◆ What you have to do ◆
In the entries that follow, find the line containing "The flow's constraints"; from there, copy every line exactly through the line containing "clock port's net".

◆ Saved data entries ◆
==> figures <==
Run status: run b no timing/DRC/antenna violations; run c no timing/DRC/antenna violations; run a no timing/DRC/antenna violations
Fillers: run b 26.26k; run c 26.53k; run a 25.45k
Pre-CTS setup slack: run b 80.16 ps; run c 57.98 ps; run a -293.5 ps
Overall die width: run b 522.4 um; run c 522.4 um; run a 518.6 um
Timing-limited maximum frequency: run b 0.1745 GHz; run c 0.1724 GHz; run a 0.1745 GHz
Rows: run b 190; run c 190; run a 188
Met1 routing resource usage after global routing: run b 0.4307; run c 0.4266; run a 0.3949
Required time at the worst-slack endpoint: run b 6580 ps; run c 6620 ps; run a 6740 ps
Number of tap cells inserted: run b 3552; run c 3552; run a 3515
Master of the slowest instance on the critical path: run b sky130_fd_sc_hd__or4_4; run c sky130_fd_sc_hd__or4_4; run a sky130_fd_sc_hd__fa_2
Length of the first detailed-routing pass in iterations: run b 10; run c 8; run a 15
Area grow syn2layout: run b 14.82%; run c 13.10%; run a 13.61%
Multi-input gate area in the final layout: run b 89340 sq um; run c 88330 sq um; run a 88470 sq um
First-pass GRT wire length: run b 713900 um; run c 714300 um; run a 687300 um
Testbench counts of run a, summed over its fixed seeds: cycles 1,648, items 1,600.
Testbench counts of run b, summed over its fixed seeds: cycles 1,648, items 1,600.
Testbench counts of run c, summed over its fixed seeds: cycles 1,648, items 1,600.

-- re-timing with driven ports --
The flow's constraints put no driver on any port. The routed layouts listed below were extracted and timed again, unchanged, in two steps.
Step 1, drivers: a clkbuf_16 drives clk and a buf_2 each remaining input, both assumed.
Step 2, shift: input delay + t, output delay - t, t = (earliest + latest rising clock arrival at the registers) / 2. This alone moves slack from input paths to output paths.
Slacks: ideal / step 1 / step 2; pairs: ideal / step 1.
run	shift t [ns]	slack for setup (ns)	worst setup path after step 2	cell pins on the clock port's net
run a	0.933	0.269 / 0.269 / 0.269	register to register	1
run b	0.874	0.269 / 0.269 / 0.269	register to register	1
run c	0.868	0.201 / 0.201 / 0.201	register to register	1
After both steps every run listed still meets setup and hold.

◆ Written response ◆
The flow's constraints put no driver on any port. The routed layouts listed below were extracted and timed again, unchanged, in two steps.
Step 1, drivers: a clkbuf_16 drives clk and a buf_2 each remaining input, both assumed.
Step 2, shift: input delay + t, output delay - t, t = (earliest + latest rising clock arrival at the registers) / 2. This alone moves slack from input paths to output paths.
Slacks: ideal / step 1 / step 2; pairs: ideal / step 1.
run	shift t [ns]	slack for setup (ns)	worst setup path after step 2	cell pins on the clock port's net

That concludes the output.